Drug action on neural circuit dynamics

Behavior is generated by neural activity, which is orchestrated by excitatory and inhibitory neurons in the brain. However, we have a limited understanding of how antidepressants alter the firing patterns of various cell types. Our results uncovered the role of dendrite-targeting GABAergic neurons in elevating synaptic calcium signaling after ketamine administration (Ali et al., Nat Commun 2020). We found that a major subtype of pyramidal cells in the frontal cortex is essential for the long-lasting action of psilocybin (Shao et al., bioRxiv). We want to understand how the cortical microcircuit alters its firing dynamics in response to ketamine and psychedelics (Savalia et al., TINS 2021).

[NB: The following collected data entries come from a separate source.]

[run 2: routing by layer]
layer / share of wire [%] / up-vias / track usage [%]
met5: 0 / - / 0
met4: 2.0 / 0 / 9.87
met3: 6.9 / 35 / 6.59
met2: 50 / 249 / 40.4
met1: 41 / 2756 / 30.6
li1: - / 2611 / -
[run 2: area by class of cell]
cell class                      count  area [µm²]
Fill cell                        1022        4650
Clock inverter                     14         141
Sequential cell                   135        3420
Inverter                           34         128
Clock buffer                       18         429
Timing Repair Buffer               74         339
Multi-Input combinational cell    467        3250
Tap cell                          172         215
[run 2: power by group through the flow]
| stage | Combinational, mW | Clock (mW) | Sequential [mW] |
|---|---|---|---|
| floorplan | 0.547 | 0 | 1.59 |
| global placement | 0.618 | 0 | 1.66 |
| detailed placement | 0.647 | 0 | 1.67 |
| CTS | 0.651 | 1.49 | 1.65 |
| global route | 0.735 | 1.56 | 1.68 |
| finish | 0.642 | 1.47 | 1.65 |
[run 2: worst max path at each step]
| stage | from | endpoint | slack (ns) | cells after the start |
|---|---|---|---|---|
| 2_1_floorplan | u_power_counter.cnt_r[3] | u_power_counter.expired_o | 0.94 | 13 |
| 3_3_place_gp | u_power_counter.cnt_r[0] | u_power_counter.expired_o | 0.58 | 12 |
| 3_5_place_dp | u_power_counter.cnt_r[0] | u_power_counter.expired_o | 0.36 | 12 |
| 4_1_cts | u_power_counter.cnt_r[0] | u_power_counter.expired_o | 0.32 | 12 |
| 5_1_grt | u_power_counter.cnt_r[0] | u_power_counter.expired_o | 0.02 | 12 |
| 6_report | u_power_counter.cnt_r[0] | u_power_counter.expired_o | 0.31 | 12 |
--- src/core/dpch_consts.svh ---
// Constants for the drive procedure command handshake block
`ifndef DPCH_CONSTS_SVH
`define DPCH_CONSTS_SVH

`define DPCH_CTL_SET_BIT 0
`define DPCH_CTL_START_BIT 1
`define DPCH_STS_SET_BIT 0
`define DPCH_STS_RUN_BIT 1
`define DPCH_STS_BUSY_BIT 2
`define DPCH_STS_ERR_BIT 3
`define DPCH_DSW_CHANGE_BIT 5
`define DPCH_STS_RESET 8'h00
`define DPCH_DSW_RESET 16'h0000
`define DPCH_ATTR_TYPE_LSB 20
`define DPCH_ATTR_TYPE_MSB 22
`define DPCH_ATTR_PROC_BIT 19
`define DPCH_ATTR_LEN_LSB 16
`define DPCH_ATTR_LEN_MSB 18
`define DPCH_ATTR_LEN_MASK 32'h00070000
`define DPCH_ATTR_DEC_LSB 24
`define DPCH_ATTR_DEC_MSB 27
`define DPCH_ATTR_CONV_MSB 15

`endif

--- src/core/dpch_pkg.sv ---
// Types for the drive procedure command handshake block
package dpch_pkg;

  typedef enum logic [2:0] {
    DPCH_TYPE_BIN = 3'h0,
    DPCH_TYPE_UINT = 3'h1,
    DPCH_TYPE_SINT = 3'h2,
    DPCH_TYPE_HEX = 3'h3,
    DPCH_TYPE_STR = 3'h4,
    DPCH_TYPE_IDENT = 3'h5,
    DPCH_TYPE_FLOAT = 3'h6,
    DPCH_TYPE_RSVD = 3'h7
  } dpch_type_t;

  typedef enum logic [1:0] {
    DPCH_IDLE = 2'b00,
    DPCH_SET = 2'b01,
    DPCH_BUSY = 2'b10,
    DPCH_DONE = 2'b11
  } dpch_state_t;

endpackage

--- src/core/dpch_attr_if.sv ---
// Decoded attribute word fields passed from decoder to top
`timescale 1ns/10ps
interface dpch_attr_if;
  logic [2:0] data_type;
  logic type_valid;
  logic is_signed;
  logic is_float;
  logic fixed_len;
  logic len_valid;
  logic [3:0] elem_bytes;
  logic is_proc;
  logic [3:0] decimals;
  logic [15:0] conv_factor;
  modport dec (output data_type, type_valid, is_signed, is_float,
    fixed_len, len_valid, elem_bytes, is_proc, decimals, conv_factor);
  modport use_side (input data_type, type_valid, is_signed, is_float,
    fixed_len, len_valid, elem_bytes, is_proc, decimals, conv_factor);
endinterface

--- src/core/dpch_attr_decode.sv ---
// Decoder of the 32-bit parameter attribute word
`timescale 1ns/10ps
`include "dpch_consts.svh"
module dpch_attr_decode import dpch_pkg::*; (
  // Attribute word
  input wire logic [31:0] attr,
  // Decoded fields
  dpch_attr_if.dec dec
);
  wire logic [2:0] type_code;
  wire logic [2:0] len_code;
  assign type_code = attr[`DPCH_ATTR_TYPE_MSB:`DPCH_ATTR_TYPE_LSB];
  assign len_code = attr[`DPCH_ATTR_LEN_MSB:`DPCH_ATTR_LEN_LSB];

  assign dec.data_type = type_code;
  assign dec.type_valid = (type_code != DPCH_TYPE_RSVD);
  assign dec.is_signed = (type_code == DPCH_TYPE_SINT) ||
    (type_code == DPCH_TYPE_FLOAT);
  assign dec.is_float = (type_code == DPCH_TYPE_FLOAT);
  // Code 000 reserved, 001..011 fixed 2/4/8 bytes
  assign dec.len_valid = (len_code != 3'h0);
  assign dec.fixed_len = ~len_code[2];
  // Fixed: 2<<(code-1); variable: element 1<<(code-4)
  assign dec.elem_bytes = len_code[2] ?
    (4'h1 << len_code[1:0]) :
    ((len_code == 3'h0) ? 4'h0 : (4'h1 << len_code[1:0]));
  assign dec.is_proc = attr[`DPCH_ATTR_PROC_BIT];
  assign dec.decimals = attr[`DPCH_ATTR_DEC_MSB:`DPCH_ATTR_DEC_LSB];
  assign dec.conv_factor = attr[`DPCH_ATTR_CONV_MSB:0];
endmodule // dpch_attr_decode

--- src/core/dpch_sync.sv ---
// Two-flop synchroniser for a level from outside the clock domain
`timescale 1ns/10ps
module dpch_sync (
  // Clock and reset
  input wire logic clk,
  input wire logic sys_rst,
  input wire logic clk_en,
  // Level
  input wire logic d,
  output logic q
);
  logic meta_ff;
  always_ff @(posedge clk or posedge sys_rst) begin
    if (sys_rst) begin
      meta_ff <= 1'b0;
      q <= 1'b0;
    end else if (clk_en) begin
      meta_ff <= d;
      q <= meta_ff;
    end
  end
endmodule // dpch_sync

--- src/core/dpch_core.sv ---
// Drive-side procedure command handshake with attribute decoding
`timescale 1ns/10ps
`include "dpch_consts.svh"
// Contract
// - Attribute type codes 000..111 decoded, 111 reserved
// - Length field mask 00070000, fixed 2/4/8, 000
// - Length codes 100..111 variable, 1/2/4/8-byte elements
// - Control bit 0 sets or cancels procedure
// - Control bit 1 starts or interrupts procedure
// - Status bit 0 reads one while set
// - Status bit 1 reads one while running
// - Status bit 2 busy until finished correctly; code also clears it on failure, with bit 3 set
// - Status bit 3 flags failed execution
// - Control bits echoed, device drives bits 2,3; code echoes bit 1 only when bit 0 is written as one, else it reads zero
// - Change flag on busy fall or error rise
// - Status word sent in every cyclic reply
// - Change flag cleared when idle or control changes
// - Write of zero clears status and change flag
module dpch_core import dpch_pkg::*; (
  // Clock, reset, enable
  input wire logic clk,
  input wire logic sys_rst,
  input wire logic clk_en,
  // Procedure command write from service channel
  input wire logic cmd_wr,
  input wire logic [7:0] cmd_wdata,
  // Procedure execution report from drive function
  input wire logic proc_done,
  input wire logic proc_fail,
  // Cyclic reply strobe and drive status word from other logic
  input wire logic cycle_tick,
  input wire logic [15:0] dsw_in,
  // Attribute word of the addressed parameter
  input wire logic [31:0] attr_word,
  // Procedure command status read value
  output logic [7:0] proc_status,
  // Control outputs to drive function
  output logic proc_armed,
  output logic proc_run,
  // Drive status word for the cyclic reply
  output logic [15:0] reply_dsw,
  output logic reply_valid,
  // Decoded attribute
  output logic [2:0] attr_type,
  output logic attr_type_ok,
  output logic attr_fixed,
  output logic attr_len_ok,
  output logic [3:0] attr_elem_bytes
);
  dpch_attr_if attr_bus ();

  logic done_s;
  logic fail_s;
  dpch_state_t state_ff, nxt_state;
  logic set_ff, run_ff, busy_ff, err_ff, chg_ff;
  logic nxt_set, nxt_run, nxt_busy, nxt_err, nxt_chg;

  // Drive function reports come from outside this clock
  dpch_sync u_sync_done (
    .clk(clk),
    .sys_rst(sys_rst),
    .clk_en(clk_en),
    .d(proc_done),
    .q(done_s)
  );

  dpch_sync u_sync_fail (
    .clk(clk),
    .sys_rst(sys_rst),
    .clk_en(clk_en),
    .d(proc_fail),
    .q(fail_s)
  );

  dpch_attr_decode u_attr (
    .attr(attr_word),
    .dec(attr_bus)
  );

  // Write decode; only bits 0 and 1 matter
  wire logic wr_set;
  wire logic wr_run;
  wire logic ctl_change;
  wire logic wr_zero;
  wire logic busy_fall;
  wire logic err_rise;
  assign wr_set = cmd_wdata[`DPCH_CTL_SET_BIT];
  assign wr_run = cmd_wdata[`DPCH_CTL_START_BIT];
  assign ctl_change = cmd_wr && ((wr_set != set_ff) || (wr_run != run_ff));
  assign wr_zero = cmd_wr && !wr_set && !wr_run;
  // A drop forced by cancel is not a completion event
  assign busy_fall = busy_ff && !nxt_busy && nxt_set;
  assign err_rise = !err_ff && nxt_err;

  always_comb begin
    nxt_state = state_ff;
    nxt_set = set_ff;
    nxt_run = run_ff;
    nxt_busy = busy_ff;
    nxt_err = err_ff;
    if (cmd_wr) begin
      nxt_set = wr_set;
      nxt_run = wr_set && wr_run;
    end
    case (state_ff)
      DPCH_IDLE: begin
        if (nxt_set && nxt_run) begin
          nxt_state = DPCH_BUSY; // Set and start in one write
          nxt_busy = 1'b1;
          nxt_err = 1'b0;
        end else if (nxt_set) begin
          nxt_state = DPCH_SET;
        end
      end
      DPCH_SET: begin
        if (!nxt_set) begin
          nxt_state = DPCH_IDLE;
        end else if (nxt_run) begin
          nxt_state = DPCH_BUSY;
          nxt_busy = 1'b1;
          nxt_err = 1'b0;
        end
      end
      DPCH_BUSY: begin
        if (!nxt_set) begin
          nxt_state = DPCH_IDLE;
        end else if (!nxt_run) begin
          nxt_state = DPCH_SET; // Interrupted, busy stays
        end else if (fail_s) begin
          nxt_state = DPCH_DONE;
          nxt_err = 1'b1;
          nxt_busy = 1'b0;
        end else if (done_s) begin
          nxt_state = DPCH_DONE;
          nxt_busy = 1'b0;
        end
      end
      DPCH_DONE: begin
        if (!nxt_set) begin
          nxt_state = DPCH_IDLE;
        end else if (!nxt_run) begin
          nxt_state = DPCH_SET;
        end
      end
      default: begin
        nxt_state = DPCH_IDLE;
      end
    endcase
    if (!nxt_set) begin
      nxt_busy = 1'b0;
      nxt_err = 1'b0;
    end
  end

  // Event set wins over clear; clear when idle or master changes state
  always_comb begin
    if (busy_fall || err_rise) begin
      nxt_chg = 1'b1;
    end else if (!nxt_set || ctl_change || wr_zero) begin
      nxt_chg = 1'b0;
    end else begin
      nxt_chg = chg_ff;
    end
  end

  always_ff @(posedge clk or posedge sys_rst) begin
    if (sys_rst) begin
      state_ff <= DPCH_IDLE;
      set_ff <= 1'b0;
      run_ff <= 1'b0;
      busy_ff <= 1'b0;
      err_ff <= 1'b0;
      chg_ff <= 1'b0;
    end else if (clk_en) begin
      state_ff <= nxt_state;
      set_ff <= nxt_set;
      run_ff <= nxt_run;
      busy_ff <= nxt_busy;
      err_ff <= nxt_err;
      chg_ff <= nxt_chg;
    end
  end

  // Registered outputs
  always_ff @(posedge clk or posedge sys_rst) begin
    if (sys_rst) begin
      proc_status <= `DPCH_STS_RESET;
      proc_armed <= 1'b0;
      proc_run <= 1'b0;
      reply_dsw <= `DPCH_DSW_RESET;
      reply_valid <= 1'b0;
      attr_type <= 3'h0;
      attr_type_ok <= 1'b0;
      attr_fixed <= 1'b0;
      attr_len_ok <= 1'b0;
      attr_elem_bytes <= 4'h0;
    end else if (clk_en) begin
      proc_status <= {4'h0, nxt_err, nxt_busy, nxt_run,
        nxt_set};
      proc_armed <= nxt_set;
      proc_run <= nxt_run;
      reply_valid <= cycle_tick;
      if (cycle_tick) begin
        reply_dsw <= {dsw_in[15:6], chg_ff, dsw_in[4:0]};
      end
      attr_type <= attr_bus.data_type;
      attr_type_ok <= attr_bus.type_valid;
      attr_fixed <= attr_bus.fixed_len;
      attr_len_ok <= attr_bus.len_valid;
      attr_elem_bytes <= attr_bus.elem_bytes;
    end
  end

  // Assertions
  property p_busy_fall_sets_change;
    @(posedge clk) disable iff (sys_rst)
      (clk_en && busy_ff && !nxt_busy && nxt_set) |=> chg_ff;
  endproperty
  a_busy_fall_sets_change: assert property (p_busy_fall_sets_change)
    else $error("change flag not set on busy fall");

  property p_err_rise_sets_change;
    @(posedge clk) disable iff (sys_rst)
      (clk_en && !err_ff && nxt_err) |=> (chg_ff && err_ff);
  endproperty
  a_err_rise_sets_change: assert property (p_err_rise_sets_change)
    else $error("change flag not set on error rise");

  property p_zero_clears;
    @(posedge clk) disable iff (sys_rst)
      (clk_en && wr_zero) |=> (proc_status == 8'h00 && !chg_ff);
  endproperty
  a_zero_clears: assert property (p_zero_clears)
    else $error("write of zero did not clear status");

  property p_idle_no_change;
    @(posedge clk) disable iff (sys_rst)
      !set_ff |-> !chg_ff;
  endproperty
  a_idle_no_change: assert property (p_idle_no_change)
    else $error("change flag set while no procedure active");

  property p_echo;
    @(posedge clk) disable iff (sys_rst)
      (clk_en && cmd_wr) |=> (proc_status[0] == $past(cmd_wdata[0]) &&
        proc_status[1] == $past(cmd_wdata[0] && cmd_wdata[1]));
  endproperty
  a_echo: assert property (p_echo)
    else $error("control bits not mirrored");

  property p_reserved_zero;
    @(posedge clk) disable iff (sys_rst)
      proc_status[7:4] == 4'h0;
  endproperty
  a_reserved_zero: assert property (p_reserved_zero)
    else $error("reserved status bits not zero");

  property p_start_busy;
    @(posedge clk) disable iff (sys_rst)
      (clk_en && state_ff == DPCH_SET && nxt_set && nxt_run)
        |=> (busy_ff && proc_status[2]);
  endproperty
  a_start_busy: assert property (p_start_busy)
    else $error("busy not raised on start");

  property p_one_step_start;
    @(posedge clk) disable iff (sys_rst)
      (clk_en && state_ff == DPCH_IDLE && nxt_set && nxt_run)
        |=> (proc_status == 8'h07);
  endproperty
  a_one_step_start: assert property (p_one_step_start)
    else $error("set and start did not raise busy");

  property p_reply_carries_change;
    @(posedge clk) disable iff (sys_rst)
      (clk_en && cycle_tick) |=> (reply_valid &&
        reply_dsw[5] == $past(chg_ff));
  endproperty
  a_reply_carries_change: assert property (p_reply_carries_change)
    else $error("reply word lacks change flag");

  property p_fail_error;
    @(posedge clk) disable iff (sys_rst)
      (clk_en && state_ff == DPCH_BUSY && nxt_set && nxt_run && fail_s)
        |=> proc_status[3];
  endproperty
  a_fail_error: assert property (p_fail_error)
    else $error("error bit not set on failure");

  property p_reserved_len;
    @(posedge clk) disable iff (sys_rst)
      (attr_word[18:16] == 3'h0) |-> !attr_bus.len_valid;
  endproperty
  a_reserved_len: assert property (p_reserved_len)
    else $error("reserved length code accepted");

  c_done: cover property (@(posedge clk) disable iff (sys_rst)
    state_ff == DPCH_BUSY ##1 state_ff == DPCH_DONE && !err_ff);
  c_fail: cover property (@(posedge clk) disable iff (sys_rst)
    state_ff == DPCH_DONE && err_ff);
  c_interrupt: cover property (@(posedge clk) disable iff (sys_rst)
    state_ff == DPCH_BUSY ##1 state_ff == DPCH_SET);
  c_resume: cover property (@(posedge clk) disable iff (sys_rst)
    state_ff == DPCH_SET && busy_ff ##1 state_ff == DPCH_BUSY);
endmodule // dpch_core

--- config.mk ---
export PLATFORM = sky130hd
export DESIGN_NAME = dpch_core
export DESIGN_NICKNAME = d
export VERILOG_FILES = /design/src/core/dpch_pkg.sv /design/src/core/dpch_attr_if.sv /design/src/core/dpch_attr_decode.sv /design/src/core/dpch_sync.sv /design/src/core/dpch_core.sv
export VERILOG_INCLUDE_DIRS = /design/src /design/src/core
export SDC_FILE = /design/constraint.sdc
export NUM_CORES = 1
export LEC_CHECK = 0
export BUFFER_PORTS_ARGS = -buffer_cell sky130_fd_sc_hd__buf_2
export CAP_MARGIN = 20
export CORE_MARGIN = 4
export CORE_UTILIZATION = 40
export DETAILED_ROUTE_END_ITERATION = 7
export PLACE_DENSITY = 0.86
export SLEW_MARGIN = 10
export SYNTH_ARGS = -nofsm -noshare
export SYNTH_HDL_FRONTEND = slang
export SYNTH_SLANG_ARGS = --single-unit
export TNS_END_PERCENT = 1
--- constraint.sdc ---
create_clock -name clk -period 2.04 [get_ports clk]
set_clock_uncertainty 0.2 [all_clocks]
set_input_delay 0.102 -clock clk [delete_from_list [all_inputs] [get_ports clk]]
set_output_delay 0.102 -clock clk [all_outputs]
set_load 0.02 [all_outputs]
# After elaboration in Yosys (flattened, before gate mapping)
# Index checks and enable logic that the tools add are counted.
# classes
shifts	1
div	0
n_mul	0
n_addsub	0
bitwise	1
n_eq_ne	10
mux	30
magnitude_cmp	0
reduce_logical	24
# ops
cell	n
$mux 2	10
$mux 1	15
$ne 3x3->1 const B	4
$logic_and 1x1->1	8
$mux 4	2
$pmux 2 s4	1
$pmux 1 s3	2
$logic_not 1->1	5
$ne 5x3->1 const B	1
$reduce_and 5->1	1
$eq 2x2->1 const B	2
$logic_or 1x1->1	4
$reduce_and 2->1	2
$shl 1x2->4 const A	1
$logic_not 3->1	1
$reduce_bool 3->1	1
$eq 2x1->1 const B	1
$logic_not 2->1	1
$ne 1x1->1	2
$reduce_bool 2->1	1
$not 1->1	1
# word_totals
romBits	0
ram_bits	0
register_bits	42
n_memories	0
latchBits	0

# Depth between registers and ports, before layout
# depth
word_depth	12
depth_mapped	4

# Hierarchy
# From an unflattened synthesis, not the netlist that was laid out.
# hier_totals
cells_unflattened	153
hier_area_um2	1928.1
# by_module_without_submodules
mod	instances	area_each_um2	cells_per_inst
dpch_core	1	1535.2	110
dpch_attr_decode	1	240.2	33
dpch_sync	2	76.3	5

# Worst setup path before layout
# Ideal clock, no wire load.
# synth_timing
path_type	register to register
start	register, netlist name proc_status[1]
end	register state_ff[1]
period_less_slack_ns	1.459
required_ns	1.715
setup_ns	0.125
stages_incl_launch_ff	4
slack_ns	0.581
n_path_buf	0
arrival_ns	1.134
path_cell_list	dfrtp_1 -> and2b_1 -> a22o_1 -> mux2_2
# synth_lines
element	line_no	rtl
to (signal assigned)	dpch_core.sv:175	state_ff <= nxt_state;
to (decl)	dpch_core.sv:54	dpch_state_t state_ff, nxt_state;

# Worst setup path after layout
# layout_timing
start	input cmd_wr
end	register proc_status[2]
# layout_between
elab_chain_cells	5
elab_cells_between_ends	8
classes_between	mux (7); reduce/logical (1)
# layout_rtl
element	line_no	rtl
from (decl)	dpch_core.sv:25	input wire logic cmd_wr,
$mux 1	dpch_core.sv:101	if (cmd_wr) begin
$logic_and 1x1->1	dpch_core.sv:107	if (nxt_set && nxt_run) begin
$mux 1	dpch_core.sv:107	
$pmux 1 s3	dpch_core.sv:105	case (state_ff)
$mux 1 (*)	dpch_core.sv:149	if (!nxt_set) begin
to (signal assigned)	dpch_core.sv:187	proc_status <= `DPCH_STS_RESET;
to (signal assigned)	dpch_core.sv:198	proc_status <= {4'h0, nxt_err, nxt_busy, nxt_run,
to (decl)	dpch_core.sv:36	output logic [7:0] proc_status,
# Mark *: on every way between the ends. The rest lies on a longest branch, timed or not.
# A chain may end at the register's enable or synchronous reset.

==> impl_metrics.env <==
export IMPL_vdd_drop_max_uv=595
export IMPL_power_switching_w=0.000521
export IMPL_port_buffers=62
export IMPL_swShare_pct=28.5
export IMPL_grt_overflow=0
export IMPL_path_clk_slew_ns=0.07
export IMPL_cts_tree="done"
export IMPL_htree_levels=2
export IMPL_async_flop_share_pct=100
export IMPL_ant_nets=0
export IMPL_slew_headroom_pct=66.9
export IMPL_cap_violations=0
export IMPL_p_seq_share_pct=48.7
export IMPL_pwr_share_clk_pct=28.1
export IMPL_p_comb_share_pct=23.2
export IMPL_insertion_delay_ns=0.28
export IMPL_pin_count=100
export IMPL_routabilityCongestion=0.845
export IMPL_placed_area_um2=1940
export IMPL_hold_class="in2reg"
export IMPL_yosys_area_top_type="dfrtp_1"
export IMPL_grt_pass1_vias=1356
export IMPL_endpoint_kind="flip-flop"
export IMPL_start_util_pct=42.8
export IMPL_diodes=0
export IMPL_core_area_um2=3800
export IMPL_grt_pass1_wl_um=5980
export IMPL_drive_above_1_share_pct=42.9
export IMPL_final_setup_viol_count=0
export IMPL_final_area_um2=2330
export IMPL_vias_per_cell=4.70
export IMPL_dp_cells=236
export IMPL_synth_warnings=0
export IMPL_drtIter0Drc=86
export IMPL_cp_start_kind="input port"
export IMPL_finalCriticalPeriod_ns=1.55
export IMPL_crit_arrival_ns=1.50
export IMPL_num_nets_final=288
export IMPL_syn_avg_cell_area_um2=12.2
export IMPL_synth_area_leaders="dfrtp_1, mux2_2, buf_4, o21ai_0, inv_1"
export IMPL_post_route_period_util_pct=75.9
export IMPL_cts_sinks=38
export IMPL_rsz0062_at_grt="false"
export IMPL_nFillCells=307
export IMPL_grt_use_total_pct=14.6
export IMPL_wl_per_cell_um=12.7
export IMPL_slowest_delay_ns=0.53
export IMPL_max_freq_ghz=0.646
export IMPL_synth_seq_area_share_pct=58.6
export IMPL_finalHoldViolations=0
export IMPL_crit_buf_inv=2
export IMPL_syn2layout_area_growth_pct=43.5
export IMPL_p_leak_nw=1.13
export IMPL_numCtsBuffers=5
export IMPL_row_count=22
export IMPL_fp_dieH_um=71.7
export IMPL_synth_cell_types=29
export IMPL_register_area_um2=951
export IMPL_ys_seq_elements=38
export IMPL_fp_dieW_um=71.7
export IMPL_path_class="in2reg"
export IMPL_fp_dieArea_um2=5140
export IMPL_powerDensity_nw_per_um2=784
export IMPL_cts_root_buf="clkbuf_8"
export IMPL_wl_um=3480
export IMPL_hpwlAfterDp_um=2280
export IMPL_slew_viol_final=0
export IMPL_status="finished clean"
export IMPL_post_route_drc_count=0
export IMPL_synth_top_area_share_pct=58.6
export IMPL_syn_inst=133
export IMPL_internal_power_w=0.00131
export IMPL_drt_first_pass_iters=4
export IMPL_required_ns=1.99
export IMPL_fin_setup_tns_ns=0
export IMPL_mappedNetlistArea_um2=1620
export IMPL_clockBufferDepth=2
export IMPL_synth_edf_count=0
export IMPL_antenna_found_initial=0
export IMPL_grt_start_max_net_pins=39
export IMPL_path_cells="dlygate4sd3_1 -> buf_2 -> and2b_1 -> a21oi_1 -> o311ai_0 -> nand3_1"
export IMPL_vias=1289
export IMPL_critPathTopFamily="buffers and inverters"
export IMPL_critPathMaxFanout=7
export IMPL_slowest_stage="dlygate4sd3_1"
export IMPL_multi_input_area_um2=571
export IMPL_worst_pin_slew_ns=0.491
export IMPL_fin_cells=274
export IMPL_ys_flop_type="dfrtp_1"
[metrics by stage]
step                utilization [%]  total power (W)  worst slack, ns  hold slack [ns]
floorplan                         -          0.00116            0.581         -0.00893
global placement               51.1          0.00127            0.558           0.0436
detailed placement             51.1          0.00129            0.565           0.0502
CTS                            61.1          0.00185           0.0487           0.0497
global route                   61.3          0.00195            0.308           0.0840
finish                         61.3          0.00183            0.492           0.0272
[synth_stat cells, types with 2 or more instances]
cell      number
dfrtp_1       38
mux2_2        24
inv_1          9
buf_4          8
o21ai_0        8
nand2_1        7
a21oi_1        6
nor2_1         5
buf_2          4
nand3_1        3
nand3b_1       2
o311ai_0       2
[per-layer routing]
layer | GRT usage [%] | vias up | part of all wire, %
li1 | - | 623 | -
met1 | 15.7 | 617 | 39
met2 | 26.9 | 44 | 54
met3 | 5.33 | 5 | 6.2
met4 | 3.76 | 0 | 0.89
met5 | 0 | - | 0
[sequential cells by signal, summed over array words and instances, names as in the netlist]
name / count
reply_valid: 1
attr_elem_bytes: 4
proc_status: 3
u_sync_done.q: 1
reply_dsw: 16
u_sync_fail.q: 1
chg_ff: 1
attr_len_ok: 1
u_sync_done.meta_ff: 1
attr_fixed: 1
attr_type: 3
attr_type_ok: 1
u_sync_fail.meta_ff: 1
err_ff: 1
state_ff: 2
[cell type report]
cell class	instances	area share, %
Clock buffer	7	3.71
Clock inverter	1	0.215
Inverter	9	1.45
Multi-Input combinational cell	77	24.5
Sequential cell	38	40.8
Tap cell	48	2.58
Timing Repair Buffer	94	26.7
[power by group through the flow]
stage / sequential [W] / clock [W] / combinational (W)
3_3_place_gp: 0.000899 / 0 / 0.000374
2_1_floorplan: 0.000985 / 0 / 0.000176
4_1_cts: 0.000891 / 0.000534 / 0.000428
3_5_place_dp: 0.000905 / 0 / 0.000383
5_1_grt: 0.000905 / 0.000577 / 0.000465
6_report: 0.000890 / 0.000513 / 0.000424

Novel screening methods for drug discovery

A challenge in drug development lies in the screen of hundreds of compounds to identify a lead candidate to advance to clinical trials. We believe assays that quantify drug action in native brain tissues can be a powerful approach. We created methods based on light sheet fluorescence microscopy, mapping the brain-wide expression of plasticity-related gene evoked by ketamine and psilocybin (Davoudian et al., ACS Chem Neurosci 2023). We developed a machine learning pipeline to use the gene expression maps to classify psychedelics and related psychoactive drugs (Aboharb et al., Nat Commun 2025). Most recently, we explored the impact of ketamine and psilocybin on transcriptomics in cortical cell types using single-cell sequencing techniques (Liao et al., bioRxiv).

Funding

We are grateful for current and past support from NIMH, NINDS, NIA, Simons Foundation Autism Research Initiative, Brain & Behavior Research Foundation, One Mind, Epilepsy Foundation, Yale Program for Psychedelic Science, Yale CTNA, and Inscopix DECODE Program.

We appreciate fellowship support for trainees from NIMH, NIDA, NSF, Source Research Foundation, Brain & Behavior Research Foundation, Philippe Foundation, Alzheimer’s Association, and Alzheimer’s Drug Discovery Foundation.